Collected data:
+-------+

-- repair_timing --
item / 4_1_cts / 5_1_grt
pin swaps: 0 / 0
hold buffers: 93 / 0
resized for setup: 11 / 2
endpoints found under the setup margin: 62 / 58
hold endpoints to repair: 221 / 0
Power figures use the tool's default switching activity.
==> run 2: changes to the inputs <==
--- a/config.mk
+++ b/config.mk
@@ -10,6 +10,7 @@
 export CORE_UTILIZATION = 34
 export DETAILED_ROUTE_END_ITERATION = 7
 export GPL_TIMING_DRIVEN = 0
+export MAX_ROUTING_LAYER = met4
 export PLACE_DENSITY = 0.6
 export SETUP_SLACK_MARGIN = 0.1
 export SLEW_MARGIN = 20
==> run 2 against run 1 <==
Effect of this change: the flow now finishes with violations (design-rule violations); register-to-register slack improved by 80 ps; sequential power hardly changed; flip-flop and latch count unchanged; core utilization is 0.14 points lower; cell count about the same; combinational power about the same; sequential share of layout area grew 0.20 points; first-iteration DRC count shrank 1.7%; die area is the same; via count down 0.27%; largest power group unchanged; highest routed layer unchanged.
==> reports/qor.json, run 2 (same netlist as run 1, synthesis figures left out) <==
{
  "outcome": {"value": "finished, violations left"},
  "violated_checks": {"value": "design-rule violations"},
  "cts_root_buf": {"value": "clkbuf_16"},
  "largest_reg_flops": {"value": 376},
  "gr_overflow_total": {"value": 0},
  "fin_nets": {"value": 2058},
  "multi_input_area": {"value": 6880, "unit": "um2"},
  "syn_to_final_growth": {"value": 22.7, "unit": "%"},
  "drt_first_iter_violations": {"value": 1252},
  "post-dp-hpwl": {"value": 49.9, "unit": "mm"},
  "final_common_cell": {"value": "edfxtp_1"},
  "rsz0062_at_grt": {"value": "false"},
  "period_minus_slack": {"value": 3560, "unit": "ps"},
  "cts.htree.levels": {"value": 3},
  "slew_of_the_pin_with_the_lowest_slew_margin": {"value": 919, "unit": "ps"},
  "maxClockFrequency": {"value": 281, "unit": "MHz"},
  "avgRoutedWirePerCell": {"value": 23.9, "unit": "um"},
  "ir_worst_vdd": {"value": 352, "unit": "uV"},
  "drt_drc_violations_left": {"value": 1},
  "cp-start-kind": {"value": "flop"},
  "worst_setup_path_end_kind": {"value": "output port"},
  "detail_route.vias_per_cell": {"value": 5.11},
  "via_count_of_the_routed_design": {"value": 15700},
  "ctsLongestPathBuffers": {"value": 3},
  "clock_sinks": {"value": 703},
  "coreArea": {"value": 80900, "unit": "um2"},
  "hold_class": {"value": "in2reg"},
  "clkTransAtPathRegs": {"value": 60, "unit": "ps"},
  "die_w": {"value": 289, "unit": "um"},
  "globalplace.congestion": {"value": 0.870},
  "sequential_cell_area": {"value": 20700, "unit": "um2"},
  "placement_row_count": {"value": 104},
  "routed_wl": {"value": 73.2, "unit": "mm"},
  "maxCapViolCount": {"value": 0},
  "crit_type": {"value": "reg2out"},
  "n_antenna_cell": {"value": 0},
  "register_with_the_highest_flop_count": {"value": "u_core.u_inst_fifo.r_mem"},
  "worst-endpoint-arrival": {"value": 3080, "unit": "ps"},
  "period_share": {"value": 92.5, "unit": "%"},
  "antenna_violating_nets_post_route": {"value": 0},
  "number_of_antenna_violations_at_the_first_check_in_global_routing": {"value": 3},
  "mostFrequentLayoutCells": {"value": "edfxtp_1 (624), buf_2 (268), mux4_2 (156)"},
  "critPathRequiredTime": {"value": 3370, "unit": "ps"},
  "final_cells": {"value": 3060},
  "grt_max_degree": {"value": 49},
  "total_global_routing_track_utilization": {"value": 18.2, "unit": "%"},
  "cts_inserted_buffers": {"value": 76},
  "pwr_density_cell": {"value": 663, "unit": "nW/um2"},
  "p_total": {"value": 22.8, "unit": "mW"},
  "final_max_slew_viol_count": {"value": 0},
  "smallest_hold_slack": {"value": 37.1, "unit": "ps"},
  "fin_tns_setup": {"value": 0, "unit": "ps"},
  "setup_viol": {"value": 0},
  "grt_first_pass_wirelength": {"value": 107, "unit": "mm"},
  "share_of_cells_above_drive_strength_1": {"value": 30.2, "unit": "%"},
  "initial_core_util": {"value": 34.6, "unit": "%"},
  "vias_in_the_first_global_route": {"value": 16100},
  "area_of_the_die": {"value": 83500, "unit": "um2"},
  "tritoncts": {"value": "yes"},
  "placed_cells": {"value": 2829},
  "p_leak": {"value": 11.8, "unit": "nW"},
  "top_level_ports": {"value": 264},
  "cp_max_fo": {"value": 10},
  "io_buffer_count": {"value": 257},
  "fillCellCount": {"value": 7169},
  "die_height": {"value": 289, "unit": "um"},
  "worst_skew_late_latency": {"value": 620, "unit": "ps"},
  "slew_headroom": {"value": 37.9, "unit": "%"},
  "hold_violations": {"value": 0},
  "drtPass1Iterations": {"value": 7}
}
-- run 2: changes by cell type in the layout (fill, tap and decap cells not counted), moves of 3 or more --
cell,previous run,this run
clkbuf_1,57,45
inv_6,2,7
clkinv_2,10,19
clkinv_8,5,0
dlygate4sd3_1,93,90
**src/rtl/reg_writeback_pkg.sv**
```systemverilog
// Shared definitions for the tekito writeback stage: destination encodings,
// default datapath width and reset values.
package reg_writeback_pkg;

  // Destination select taken from instruction bits M[7:6]
  typedef enum logic [1:0] {
    DST_A    = 2'b00,
    DST_B    = 2'b01,
    DST_PORT = 2'b10,
    DST_PC   = 2'b11
  } dst_e;

  localparam int WIDTH_DEF = 4;

  // Reset values: PC start address, and the value that data registers
  // (A, B, PORT_DATA) and single-bit flags (C, PORT_VLD) clear to.
  localparam int   RESET_PC_DEF = 0;
  localparam int   RESET_REG    = 0;
  localparam logic RESET_FLAG   = 1'b0;

endpackage

```
**src/rtl/reg_writeback_if.sv**
```systemverilog
// Output-port handshake bundle.
// Handshake: the producer (master) raises PORT_VLD while PORT_DATA holds a
// value that has not yet been taken. The consumer (slave) raises PORT_ACK to
// take it. A transfer happens on every rising edge where PORT_VLD and PORT_ACK
// are both 1. PORT_ACK while PORT_VLD=0 has no effect.
interface reg_writeback_if #(
  parameter int WIDTH = 4
);
  logic [WIDTH-1:0] PORT_DATA;
  logic             PORT_VLD;
  logic             PORT_ACK;

  modport master (
    output PORT_DATA,
    output PORT_VLD,
    input  PORT_ACK
  );

  modport slave (
    input  PORT_DATA,
    input  PORT_VLD,
    output PORT_ACK
  );
endinterface

```
**src/rtl/reg_writeback_out_port_reg.sv**
```systemverilog
// Output-port latch. Holds PORT_DATA/PORT_VLD and produces the stall term.
// A new write is blocked only while an earlier value is still unacknowledged.
// When the earlier value is taken on the same edge, the new value replaces it
// immediately, so no bubble appears on the port.
module out_port_reg
  import reg_writeback_pkg::*;
#(
  parameter int WIDTH = WIDTH_DEF
) (
  input  logic             clk,
  input  logic             rst_n,
  input  logic             wr_req,
  input  logic [WIDTH-1:0] res,
  input  logic             port_ack,
  output logic [WIDTH-1:0] port_data,
  output logic             port_vld,
  output logic             stall
);

  logic [WIDTH-1:0] port_data_q, port_data_d;
  logic             port_vld_q, port_vld_d;
  logic             wr_retire;

  // Stall and next-state for the port latch; stall uses only registered
  // valid and current control inputs, never the data.
  always_comb begin
    stall       = wr_req & port_vld_q & ~port_ack;
    wr_retire   = wr_req & ~stall;
    port_data_d = port_data_q;
    port_vld_d  = port_vld_q;
    if (wr_retire) begin
      port_data_d = res;
      port_vld_d  = 1'b1;
    end else if (port_ack) begin
      port_vld_d  = 1'b0;
    end
  end

  // Port latch registers; reset discards any pending value.
  always_ff @(posedge clk) begin
    if (!rst_n) begin
      port_data_q <= WIDTH'(RESET_REG);
      port_vld_q  <= RESET_FLAG;
    end else begin
      port_data_q <= port_data_d;
      port_vld_q  <= port_vld_d;
    end
  end

  assign port_data = port_data_q;
  assign port_vld  = port_vld_q;

endmodule

```
**src/rtl/reg_writeback.sv**
```systemverilog
// Writeback stage behind the 4-bit adder: routes the adder result to A, B,
// the output port or the PC, keeps the carry flag and advances the PC.
module reg_writeback
  import reg_writeback_pkg::*;
#(
  parameter int WIDTH    = WIDTH_DEF,
  parameter int RESET_PC = RESET_PC_DEF
) (
  input  logic               CLK,
  input  logic               RST_N,
  input  logic               EN,
  input  logic [1:0]         DST,
  input  logic               COND,
  input  logic [WIDTH-1:0]   RES,
  input  logic               FLG,
  reg_writeback_if.master    port_if,
  output logic [WIDTH-1:0]   A,
  output logic [WIDTH-1:0]   B,
  output logic [WIDTH-1:0]   PC,
  output logic               C,
  output logic               STALL
);

  logic [WIDTH-1:0] a_q, a_d;
  logic [WIDTH-1:0] b_q, b_d;
  logic [WIDTH-1:0] pc_q, pc_d;
  logic             c_q, c_d;
  logic             port_wr_req;
  logic             port_stall;
  logic             retire;
  logic             jump_taken;

  // Port latch and the only source of stall.
  out_port_reg #(.WIDTH(WIDTH)) u_out_port_reg (
    .clk       (CLK),
    .rst_n     (RST_N),
    .wr_req    (port_wr_req),
    .res       (RES),
    .port_ack  (port_if.PORT_ACK),
    .port_data (port_if.PORT_DATA),
    .port_vld  (port_if.PORT_VLD),
    .stall     (port_stall)
  );

  // Next-state for A/B/C/PC; everything holds unless the instruction retires.
  always_comb begin
    port_wr_req = EN & (dst_e'(DST) == DST_PORT);
    retire      = EN & ~port_stall;
    // Jump-if-no-carry looks at the carry from the previous instruction.
    jump_taken  = ~COND | ~c_q;
    a_d         = a_q;
    b_d         = b_q;
    c_d         = c_q;
    pc_d        = pc_q;
    if (retire) begin
      c_d  = FLG;
      pc_d = pc_q + WIDTH'(1);
      case (dst_e'(DST))
        DST_A:    a_d = RES;
        DST_B:    b_d = RES;
        DST_PORT: ;
        DST_PC:   if (jump_taken) pc_d = RES;
        default:  ;
      endcase
    end
  end

  // Architectural registers.
  always_ff @(posedge CLK) begin
    if (!RST_N) begin
      a_q  <= WIDTH'(RESET_REG);
      b_q  <= WIDTH'(RESET_REG);
      c_q  <= RESET_FLAG;
      pc_q <= WIDTH'(RESET_PC);
    end else begin
      a_q  <= a_d;
      b_q  <= b_d;
      c_q  <= c_d;
      pc_q <= pc_d;
    end
  end

  assign A     = a_q;
  assign B     = b_q;
  assign C     = c_q;
  assign PC    = pc_q;
  assign STALL = port_stall;

endmodule
```
**src/flat_wrapper.sv**
```systemverilog
// flat-port wrapper written by rule: the top's interface ports become plain ports
module reg_writeback_flat import reg_writeback_pkg::*;
#(
  parameter int WIDTH    = WIDTH_DEF,
  parameter int RESET_PC = RESET_PC_DEF
)
  (CLK, RST_N, EN, DST, COND, RES, FLG, A, B, PC, C, STALL, port_if_PORT_DATA, port_if_PORT_VLD, port_if_PORT_ACK);
  reg_writeback_if #(.WIDTH(WIDTH)) port_if_i ();
  input  logic CLK;
  input  logic RST_N;
  input  logic EN;
  input  logic [1:0] DST;
  input  logic COND;
  input  logic [WIDTH-1:0] RES;
  input  logic FLG;
  output logic [WIDTH-1:0] A;
  output logic [WIDTH-1:0] B;
  output logic [WIDTH-1:0] PC;
  output logic C;
  output logic STALL;
  output wire logic [$bits(port_if_i.PORT_DATA)-1:0] port_if_PORT_DATA;
  output wire logic [$bits(port_if_i.PORT_VLD)-1:0] port_if_PORT_VLD;
  input wire logic [$bits(port_if_i.PORT_ACK)-1:0] port_if_PORT_ACK;
  assign port_if_PORT_DATA = port_if_i.PORT_DATA;
  assign port_if_PORT_VLD = port_if_i.PORT_VLD;
  assign port_if_i.PORT_ACK = port_if_PORT_ACK;
  reg_writeback #(.WIDTH(WIDTH), .RESET_PC(RESET_PC)) u_core (.CLK(CLK), .RST_N(RST_N), .EN(EN), .DST(DST), .COND(COND), .RES(RES), .FLG(FLG), .port_if(port_if_i), .A(A), .B(B), .PC(PC), .C(C), .STALL(STALL));
endmodule
```
===== src/rtl/ex_iter_pkg.sv =====
// Shared opcode, state and type definitions for the ex_iter execute stage.
// The DIV opcode only executes when EX_DIV_EN is defined.
package ex_iter_pkg;

  typedef logic [3:0] alu_op_t;

  localparam alu_op_t ALU_NOP = 4'd0;
  localparam alu_op_t ALU_ADD = 4'd1;
  localparam alu_op_t ALU_SUB = 4'd2;
  localparam alu_op_t ALU_AND = 4'd3;
  localparam alu_op_t ALU_OR  = 4'd4;
  localparam alu_op_t ALU_NOT = 4'd5;
  localparam alu_op_t ALU_SLL = 4'd6;
  localparam alu_op_t ALU_SRA = 4'd7;
  localparam alu_op_t ALU_CMP = 4'd8;
  localparam alu_op_t ALU_SLT = 4'd9;
  localparam alu_op_t ALU_SW  = 4'd10;
  localparam alu_op_t ALU_LW  = 4'd11;
  localparam alu_op_t ALU_MUL = 4'd12;
  localparam alu_op_t ALU_DIV = 4'd13;

  typedef enum logic [1:0] {
    IDLE = 2'd0,
    ITER = 2'd1,
    HOLD = 2'd2
  } ex_state_e;

endpackage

+-------+

→ Task
In the entries above, find each line that has the word "endpoints". Copy it.

→ Answer space
endpoints found under the setup margin: 62 / 58
hold endpoints to repair: 221 / 0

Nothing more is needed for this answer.